We are seeking a highly skilled GPU Cluster Software Engineer with strong expertise in VMware and CPU/GPU cluster technologies. This engineer will play a critical role in designing, implementing, and managing high-performance compute clusters that support advanced workloads including AI, ML, and HPC applications.
Key Responsibilities
- Design, deploy, and manage enterprise-scale CPU/GPU clusters for high-performance workloads.
- Configure, maintain, and optimize VMware virtualization platforms (vSphere, ESXi, vCenter, vSAN).
- Integrate GPU virtualization technologies (e.g., NVIDIA GRID, vGPU) into VMware environments.
- Perform performance tuning, capacity planning, and resource optimization for compute clusters.
- Implement automation and orchestration tools to streamline cluster operations and provisioning.

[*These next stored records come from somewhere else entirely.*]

## config.mk

```make
export PLATFORM = sky130hd
export DESIGN_NAME = mask_lane_merge
export DESIGN_NICKNAME = d
export VERILOG_FILES = /design/src/rtl/mask_merge_pkg.sv /design/src/rtl/lane_fifo.sv /design/src/rtl/mask_lane_merge.sv
export SDC_FILE = /design/constraint.sdc
export NUM_CORES = 1
export LEC_CHECK = 0
export ABC_CLOCK_PERIOD_IN_PS = 4900
export CAP_MARGIN = 20
export CORE_MARGIN = 2
export CORE_UTILIZATION = 60
export CTS_CLUSTER_SIZE = 10
export DETAILED_ROUTE_END_ITERATION = 7
export DONT_BUFFER_PORTS = 1
export PLACE_DENSITY = 0.84
export SLEW_MARGIN = 10
export SYNTH_ARGS = -nofsm -noshare
export SYNTH_HDL_FRONTEND = slang
export SYNTH_SLANG_ARGS = --single-unit
```

## constraint.sdc

```tcl
create_clock -name i_CLK -period 4.9 [get_ports i_CLK]
set_input_delay 0.735 -clock i_CLK [delete_from_list [all_inputs] [get_ports i_CLK]]
set_output_delay 0.735 -clock i_CLK [all_outputs]
set_load 0.1 [all_outputs]
```

## src/rtl/mask_merge_pkg.sv

```systemverilog
// ----------------------------------------------------------------------------
// mask_merge_pkg
// Shared constants, width helper and lane index type for the mask lane merger.
//   LANE_W(n)    : index width for n items, never less than 1 bit
//   N_LANES_DEF  : default number of mask-calculation lanes
//   MASK_W       : beat width for a binary mask
//   RGB_W        : beat width for RGB pass-through
//   lane_idx_t   : lane index wide enough for the maximum of 16 lanes
// ----------------------------------------------------------------------------
package mask_merge_pkg;

    localparam int N_LANES_DEF = 4;
    localparam int MASK_W      = 1;
    localparam int RGB_W       = 24;

    // $clog2(1) is 0, which would give a zero-width vector.
    function automatic int LANE_W(input int n);
        return (n > 1) ? $clog2(n) : 1;
    endfunction

    typedef logic [3:0] lane_idx_t;

endpackage

```

## src/rtl/lane_fifo.sv

```systemverilog
// ----------------------------------------------------------------------------
// lane_fifo
// Synchronous FIFO buffering one mask lane. A write is accepted when the FIFO
// is not full, or when it is full but a pop happens in the same cycle.
// i_CLR empties the FIFO and discards the write of that cycle.
// Ports:
//   i_CLK, i_RSTn  clock, asynchronous active-low reset
//   i_CLR          synchronous flush
//   i_WR, i_WDATA  write strobe and data
//   i_RD           pop request (ignored while empty)
//   o_RDATA        head of the FIFO (valid while !o_EMPTY)
//   o_FULL         FIFO holds FIFO_DEPTH entries
//   o_EMPTY        FIFO holds no entry
// ----------------------------------------------------------------------------
module lane_fifo
    import mask_merge_pkg::*;
#(
    parameter int DATA_WIDTH = MASK_W,
    parameter int FIFO_DEPTH = 8
) (
    input  logic                  i_CLK,
    input  logic                  i_RSTn,
    input  logic                  i_CLR,
    input  logic                  i_WR,
    input  logic [DATA_WIDTH-1:0] i_WDATA,
    input  logic                  i_RD,
    output logic [DATA_WIDTH-1:0] o_RDATA,
    output logic                  o_FULL,
    output logic                  o_EMPTY
);

    localparam int AW = LANE_W(FIFO_DEPTH);

    logic [DATA_WIDTH-1:0] r_mem [FIFO_DEPTH];
    logic [AW-1:0]         r_wr_ptr;
    logic [AW-1:0]         r_rd_ptr;
    logic [AW:0]           r_count;
    logic                  w_do_rd;
    logic                  w_do_wr;

    assign o_FULL  = (r_count == (AW+1)'(FIFO_DEPTH));
    assign o_EMPTY = (r_count == '0);
    assign o_RDATA = r_mem[r_rd_ptr];

    assign w_do_rd = i_RD & ~o_EMPTY;
    // A pop frees the slot the write lands in, so a full FIFO still accepts.
    assign w_do_wr = i_WR & (~o_FULL | w_do_rd);

    // NOTE: storage has no reset; the pointers and count alone define which entries are valid.
    always_ff @(posedge i_CLK) begin
        if (w_do_wr && !i_CLR) begin
            r_mem[r_wr_ptr] <= i_WDATA;
        end
    end

    // NOTE: state registers use non-blocking assignments so every flop samples pre-edge values.
    always_ff @(posedge i_CLK or negedge i_RSTn) begin
        if (!i_RSTn) begin
            r_wr_ptr <= '0;
            r_rd_ptr <= '0;
            r_count  <= '0;
        end else if (i_CLR) begin
            r_wr_ptr <= '0;
            r_rd_ptr <= '0;
            r_count  <= '0;
        end else begin
            if (w_do_wr) r_wr_ptr <= r_wr_ptr + 1'b1;
            if (w_do_rd) r_rd_ptr <= r_rd_ptr + 1'b1;
            r_count <= r_count + (AW+1)'(w_do_wr) - (AW+1)'(w_do_rd);
        end
    end

endmodule

```

## src/rtl/mask_lane_merge.sv

```systemverilog
// ----------------------------------------------------------------------------
// mask_lane_merge
// Merges N_LANES parallel mask lanes into one in-order pixel stream. Lane k
// carries pixels k, k+N, k+2N, ...; each lane is buffered in its own FIFO and
// beats are emitted strictly in lane order 0..N_LANES-1, waiting on an empty
// lane rather than skipping it.
// Optional feature macro: MASK_MERGE_EOL_EN enables a column counter and o_EOL
// on the last beat of each LINE_WIDTH-beat line; otherwise o_EOL is 0.
// Ports:
//   i_CLK, i_RSTn  clock, asynchronous active-low reset
//   i_CLR          synchronous flush (FIFOs, lane select, output, flags, column)
//   i_VALID        per-lane write strobe
//   i_DATA         lane k at bits [k*DATA_WIDTH +: DATA_WIDTH]
//   i_READY        downstream accepts the current beat
//   o_VALID/o_DATA registered output beat, held while stalled
//   o_LANE         source lane of o_DATA
//   o_OVF          sticky per-lane overflow (write dropped on a full FIFO)
//   o_EOL          last beat of the line
// ----------------------------------------------------------------------------
module mask_lane_merge
    import mask_merge_pkg::*;
#(
    parameter int N_LANES    = N_LANES_DEF,
    parameter int DATA_WIDTH = MASK_W,
    parameter int FIFO_DEPTH = 8,
    parameter int LINE_WIDTH = 640
) (
    input  logic                            i_CLK,
    input  logic                            i_RSTn,
    input  logic                            i_CLR,
    input  logic [N_LANES-1:0]              i_VALID,
    input  logic [N_LANES*DATA_WIDTH-1:0]   i_DATA,
    input  logic                            i_READY,
    output logic                            o_VALID,
    output logic [DATA_WIDTH-1:0]           o_DATA,
    output logic [LANE_W(N_LANES)-1:0]      o_LANE,
    output logic [N_LANES-1:0]              o_OVF,
    output logic                            o_EOL
);

    localparam int LW = LANE_W(N_LANES);

    logic [DATA_WIDTH-1:0] w_rdata [N_LANES];
    logic [N_LANES-1:0]    w_full;
    logic [N_LANES-1:0]    w_empty;
    logic [N_LANES-1:0]    w_pop;
    logic                  w_load;
    logic [LW-1:0]         w_sel_next;

    logic [LW-1:0]         r_sel;
    logic                  r_valid;
    logic [DATA_WIDTH-1:0] r_data;
    logic [LW-1:0]         r_lane;
    logic [N_LANES-1:0]    r_ovf;

    for (genvar g = 0; g < N_LANES; g++) begin : g_lane
        lane_fifo #(
            .DATA_WIDTH (DATA_WIDTH),
            .FIFO_DEPTH (FIFO_DEPTH)
        ) u_fifo (
            .i_CLK   (i_CLK),
            .i_RSTn  (i_RSTn),
            .i_CLR   (i_CLR),
            .i_WR    (i_VALID[g]),
            .i_WDATA (i_DATA[g*DATA_WIDTH +: DATA_WIDTH]),
            .i_RD    (w_pop[g]),
            .o_RDATA (w_rdata[g]),
            .o_FULL  (w_full[g]),
            .o_EMPTY (w_empty[g])
        );
    end

    // The output register is free when empty or being accepted this cycle.
    assign w_load = (~r_valid | i_READY) & ~w_empty[r_sel];

    // N_LANES need not be a power of 2, so sel wraps explicitly.
    assign w_sel_next = (r_sel == LW'(N_LANES - 1)) ? '0 : r_sel + 1'b1;

    // NOTE: every always_comb output gets a default first so no latch can be inferred.
    always_comb begin
        w_pop = '0;
        for (int k = 0; k < N_LANES; k++) begin
            w_pop[k] = w_load & (r_sel == LW'(k));
        end
    end

    always_ff @(posedge i_CLK or negedge i_RSTn) begin
        if (!i_RSTn) begin
            r_sel   <= '0;
            r_valid <= 1'b0;
            r_data  <= '0;
            r_lane  <= '0;
            r_ovf   <= '0;
        end else if (i_CLR) begin
            r_sel   <= '0;
            r_valid <= 1'b0;
            r_data  <= '0;
            r_lane  <= '0;
            r_ovf   <= '0;
        end else begin
            // Dropped write: FIFO full and not being popped in the same cycle.
            r_ovf <= r_ovf | (i_VALID & w_full & ~w_pop);
            if (w_load) begin
                r_valid <= 1'b1;
                r_data  <= w_rdata[r_sel];
                r_lane  <= r_sel;
                r_sel   <= w_sel_next;
            end else if (i_READY) begin
                r_valid <= 1'b0;
            end
        end
    end

`ifdef MASK_MERGE_EOL_EN
    localparam int CW = LANE_W(LINE_WIDTH);

    logic [CW-1:0] r_col;
    logic          r_eol;

    always_ff @(posedge i_CLK or negedge i_RSTn) begin
        if (!i_RSTn) begin
            r_col <= '0;
            r_eol <= 1'b0;
        end else if (i_CLR) begin
            r_col <= '0;
            r_eol <= 1'b0;
        end else if (w_load) begin
            // o_EOL travels with the beat and is held with it while stalled.
            r_eol <= (r_col == CW'(LINE_WIDTH - 1));
            r_col <= (r_col == CW'(LINE_WIDTH - 1)) ? '0 : r_col + 1'b1;
        end
    end

    assign o_EOL = r_eol;
`else
    assign o_EOL = 1'b0;
`endif

    assign o_VALID = r_valid;
    assign o_DATA  = r_data;
    assign o_LANE  = r_lane;
    assign o_OVF   = r_ovf;

endmodule
```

- Monitor, troubleshoot, and optimize cluster performance to ensure system reliability.
- Collaborate with research and engineering teams to support compute-intensive applications (AI/ML/HPC).
- Ensure system scalability, security, and efficiency across multi-user environments.

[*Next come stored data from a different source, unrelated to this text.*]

## src/rtl/down_counter4b.sv

```systemverilog
// Loadable down-counter/timer with one-shot and auto-reload modes.
// Emits a single-cycle terminal-count pulse when the count expires.
module down_counter4b #(
    parameter int WIDTH = 4
) (
    input  logic             clk,
    input  logic             rst,
    input  logic             load,
    input  logic [WIDTH-1:0] load_val,
    input  logic             reload,
    input  logic             en,
    output logic [WIDTH-1:0] cnt,
    output logic             tc,
    output logic             busy,
    output logic             done
);

    localparam logic [1:0] IDLE = 2'd0;
    localparam logic [1:0] RUN  = 2'd1;
    localparam logic [1:0] DONE = 2'd2;

    localparam logic [WIDTH-1:0] ONE = WIDTH'(1);

    logic [1:0]       state;
    logic [WIDTH-1:0] reload_r;
    logic             mode_r;

    always_ff @(posedge clk) begin
        if (rst) begin
            state    <= IDLE;
            cnt      <= '0;
            reload_r <= '0;
            mode_r   <= 1'b0;
            tc       <= 1'b0;
        end else if (load) begin
            reload_r <= load_val;
            mode_r   <= reload;
            cnt      <= load_val;
            tc       <= 1'b0;
            state    <= (load_val != '0) ? RUN : IDLE;
        end else begin
            tc <= 1'b0;
            case (state)
                RUN: begin
                    // RUN always holds cnt >= 1, so the decrement never wraps
                    if (en) begin
                        if (cnt == ONE) begin
                            tc <= 1'b1;
                            if (mode_r) begin
                                cnt <= reload_r;
                            end else begin
                                cnt   <= '0;
                                state <= DONE;
                            end
                        end else begin
                            cnt <= cnt - ONE;
                        end
                    end
                end
                IDLE, DONE: begin
                end
                default: state <= IDLE;
            endcase
        end
    end

    assign busy = (state == RUN);
    assign done = (state == DONE);

endmodule

```

## config.mk

```make
export PLATFORM = sky130hd
export DESIGN_NAME = down_counter4b
export DESIGN_NICKNAME = d
export VERILOG_FILES = /design/src/rtl/down_counter4b.sv
export SDC_FILE = /design/constraint.sdc
export NUM_CORES = 1
export LEC_CHECK = 0
export ABC_CLOCK_PERIOD_IN_PS = 2100
export BUFFER_PORTS_ARGS = -buffer_cell sky130_fd_sc_hd__buf_2
export CORE_MARGIN = 1
export CORE_UTILIZATION = 34
export CTS_CLUSTER_DIAMETER = 120
export DETAILED_ROUTE_END_ITERATION = 7
export HOLD_SLACK_MARGIN = 0.1
export PLACE_DENSITY_LB_ADDON = 0.2
export SYNTH_ARGS = -nofsm -noshare
export SYNTH_HDL_FRONTEND = slang
export SYNTH_SLANG_ARGS = --single-unit
```

## constraint.sdc

```tcl
create_clock -name clk -period 2.1 [get_ports clk]
set_clock_uncertainty 0.2 [all_clocks]
set_input_delay 0.21 -clock clk [delete_from_list [all_inputs] [get_ports clk]]
set_output_delay 0.21 -clock clk [all_outputs]
set_load 0.005 [all_outputs]
```

# Yosys cells after proc, flatten, opt, wreduce, memory -nomap -nowiden
# Cells that the tools add are included.
# W data, S select, Z words.
# word_totals
regBits,12
output_inout_bits,7
word_cells,35
# op_classes
add_sub_neg,1
n_eq_ne,7
muxes,12
bitwise_logic,2
n_reduce_logical,8
# ops
cell,n
$mux W4,5
$mux W2,4
$ne A3 B3 Y1 const B,2
$eq A4 B1 Y1 const B,1
$pmux W2 S2,1
$reduce_and A4 Y1,1
$reduce_bool A2 Y1,2
$reduce_bool A4 Y1,1
$reduce_or A4 Y1,1
$sub A4 B1 Y4 const B,1
$ne A3 B2 Y1 const B,1
$eq A2 B1 Y1 const B,1
$eq A2 B2 Y1 const B,1
$logic_not A2 Y1,1
$mux W1,2
$ne A2 B2 Y1 const B,1
$not A1 Y1,2
$reduce_and A2 Y1,1
$reduce_or A2 Y1,1

# Logic depth before layout (Yosys ltp)
# logic_depth
depth_word,5
mapped_depth,6

# Worst setup path after synthesis
# No wires, ideal clock.
# synth_path
path_kind,register to register
from,register cnt[0]
to,register state[0]
setup_ns,0.134
t_arrival_ns,1.345
required_ns,1.766
slack_ns,0.421
path_stages_with_launch,6
n_path_buf,0
period_less_slack_ns,1.679
cell_sequence,dfxtp_1 > ha_1 > or3b_4 > nor3b_2 > or3b_1 > a21oi_1
# synth_between
elab_chain_cells,3
# synth_lines
element,line,rtl
from (decl),12,"output logic [WIDTH-1:0] cnt,"
from (signal assigned),38,cnt <= load_val;
from (signal assigned),50,cnt <= reload_r;
from (signal assigned),56,cnt <= cnt - ONE;
$eq A4 B1 Y1,47,if (cnt == ONE) begin
$ne A3 B2 Y1 (no source line),--,
$reduce_and A4 Y1 (no source line),--,
to (signal assigned),40,state <= (load_val != '0) ? RUN : IDLE;
to (decl),24,logic [1:0] state;
# No other way between the ends.
# A chain may end at the register's enable or synchronous reset.

# Final worst setup path
# layout_path
from,input load_val[0]
to,register state[0]
# layout_between
elab_chain_cells,3
# layout_lines
element,line,rtl
from (decl),9,"input logic [WIDTH-1:0] load_val,"
$reduce_bool A4 Y1,40,
$mux W1,40,
$mux W2,35,end else if (load) begin
# No other way between the ends.

==> out/metrics.cfg <==
[outcome]
run_status=finished, final reports clean

[clocking]
h-tree-depth=1
clkSinkCount=12
numCtsBuffers=3
cts_tree=yes
post_cts_buffers=0
clk_latency_ps=270
cts_root_buf=clkbuf_4
cts.clk_slew.worst_paths_ps=80
clockBufferDepth=2

[floorplan]
ios=16
core_area_um2=1727
die_h_um=44.73
dieWidth_um=44.73
initial_utilization=0.3594
row_count=15
dieArea_um2=2000

[placement]
dpl.hpwl_um=951.5
dpl_worst_slack_ps=316.9
port_buffers=15
placed_area_um2=708.2
place_congestion=0.7447

[sta]
setup_viol=0
layout_setup_ws_ps=216.0
fmax_mhz=530.8
final_hold_viol_count=0
max-slew-margin-rel=0.7828
rsz0062_at_grt=false
setup_tns_ps=0
fin_crit_ps=1884
worst_slew_pin_slew_ps=325.7
period_share=0.8971
maxSlewViolCount=0

[critical_path]
cp_data_arrival_time_ps=1840
r2r-start=cnt[1]
critPathLaunchType=primary input
r2r-end=state[0]
reg2reg_setup_slack_ps=330
r2r_cells=6
criticalPathCategory=primary input to flip-flop
critPathMaxFanout=2
required_ps=2060
cp-end-kind=flip-flop

[layout]
layout-drive-gt1-share=0.2396
final_util=0.4891
diodes=0
nets=108
area_growth_pct=36.09
design_area_um2=844.6
fillers=177

[logic_synthesis]
yosysSeqAreaShare=0.3871
synthCells=71
yosys_most_used_dff=dfxtp_1
post_synth.cell_area_avg_um2=8.741
synth_area_um2=620.6
yosys_warnings=0
synth_fp_nets=82
synth_cell_types=29
synth_edf_count=0
async_reset_ff_frac=0
ys_seq_elements=12

[pwr]
ir_drop_mv=0.4083
p_per_area_nw_per_um2=622.7
p_leak_nw=0.3704

[global_routing]
grt_usage=0.1562
grt_pass1_vias=537
overflow=0
grt_pass1_wl_mm=2.277
antenna_found_initial=0
grt_start_max_net_pins=19

[hold_path]
min_path_cells=2
worstHoldStart=load
min_path_type=primary input to flip-flop
min_to=state[1]

[flow_run]
cap_viol_max_count=0

[routing]
drt-total-wl_mm=1.325
antenna_left=0
drc=0
dr.pass1.iters=4
drt_iter0_markers=18
via_per_inst=4.926
vias=596
wl_per_cell_um=10.95

-- metal layers --
metal | vias up | wire [um] | GRT usage | share of wire
met2 | 20 | 632 | 0.2353 | 0.48
met3 | 2 | 68 | 0.03200 | 0.051
met5 | - | 0 | 0 | 0
li1 | 303 | - | - | -
met4 | 0 | 8 | 0.09697 | 0.0060
met1 | 271 | 615 | 0.2045 | 0.46
-- through the flow --
stage | power (mW) | hold WS, ps | cells
floorplan | 0.3100 | 88.40 | 71
global placement | 0.3360 | 247.0 | 107
detailed placement | 0.3360 | 251.3 | 107
CTS | 0.5325 | 153.5 | 121
global route | 0.5559 | 180.9 | 121
finish | 0.5259 | 154.4 | 121
-- how the worst max path moves through the flow --
| stage | startpoint | end | slack (ps) | cells past startpoint |
|---|---|---|---|---|
| after floorplan | cnt[0] | state[0] | 420 | 5 |
| after CTS | load_val[0] | state[0] | 220 | 5 |
| final | load_val[0] | state[0] | 220 | 5 |
| after global placement | cnt[0] | state[0] | 340 | 5 |
| after detailed placement | cnt[0] | state[0] | 320 | 5 |
| after global routing | load_val[0] | state[0] | 150 | 5 |
-- Yosys cell counts (all sizes together) (2+ instances only) --
cell     n  share of area
a21oi   10          0.081
a311o    2          0.032
buf      3          0.024
dfxtp   12           0.39
ha       2          0.040
inv      5          0.030
mux2i    3          0.048
nand2    5          0.030
nand2b   3          0.030
nand3    2          0.016
nor2     5          0.030
nor3     2          0.024
nor3b    2          0.040
or3b     2          0.032
-- report_power, final --
group	leakage (nW)	internal, mW	switching [mW]
logic	0.251	0.0494	0.0424
registers	0.0989	0.240	0.0133
clock network	0.0210	0.105	0.0754
-- critical path, cell delays in order --
cell and delay, ps:
dlygate4sd3_1 540, buf_2 130, o41ai_1 320, dlygate4sd3_1 590, a21oi_1 50
-- layout make-up --
cell class	count	area, um^2	share of cell area
Inverter	5	18.77	0.02222
Timing Repair Buffer	25	175.2	0.2074
Sequential cell	12	240.2	0.2844
Clock buffer	4	36.28	0.04296
Multi-Input combinational cell	50	342.8	0.4059
Tap cell	25	31.28	0.03704
-- state kept, by name (all words and copies together) (netlist names) --
| name | count |
|---|---|
| cnt | 4 |
| state | 2 |
| reload_r | 4 |
| tc | 1 |
| mode_r | 1 |
-- kinds of logic after synthesis --
group                    after synthesis  share of synthesized area
AO/OA/AOI/OAI                         18                     0.1895
multiplexers                           3                    0.04839
flip-flops                            12                     0.3871
buffers and inverters                  9                    0.06047
AND/OR/NAND/NOR                       27                     0.2742
adder cells (fa/ha/maj)                2                    0.04032
-- layout by cell type, fill, tap and decap left out, types with 2 or more instances in the layout --
master and count:
dfxtp_1 12, mux2i_1 3, a21oi_1 10, clkbuf_4 3, a311o_1 2, nand2b_1 3
nand3_1 2, nor3b_2 2, ha_1 2, nand2_1 5, dlygate4sd3_1 10, buf_2 15
nor2_1 5, inv_1 5
-- timing repair --
item                                    in CTS  in global routing
endpoints found under the setup margin       0                  0
hold buffers                                10                  0
hold endpoints to repair                    12                  0
gates resized for setup                      0                  0
(Power assumes the default switching activity.)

Required Skills & Qualifications
- Hands-on expertise with VMware virtualization technologies (vSphere, ESXi, vCenter, vSAN).
- Proven experience in building and managing CPU/GPU clusters in enterprise or research environments.
- Strong knowledge of GPU virtualization (NVIDIA GRID, vGPU) and integration with VMware.
- Proficiency in cluster monitoring, troubleshooting, and optimization.
- Solid understanding of networking and storage concepts in clustered environments.
- Experience supporting compute-intensive workloads such as AI, ML, or HPC.
- Familiarity with automation/orchestration tools (e.g., Ansible, Terraform, Kubernetes, or similar).
- Excellent problem-solving skills and ability to work in a fast-paced, collaborative environment.
Education
- Master's or Ph.D. in Computer Science, Computer Engineering, or related field.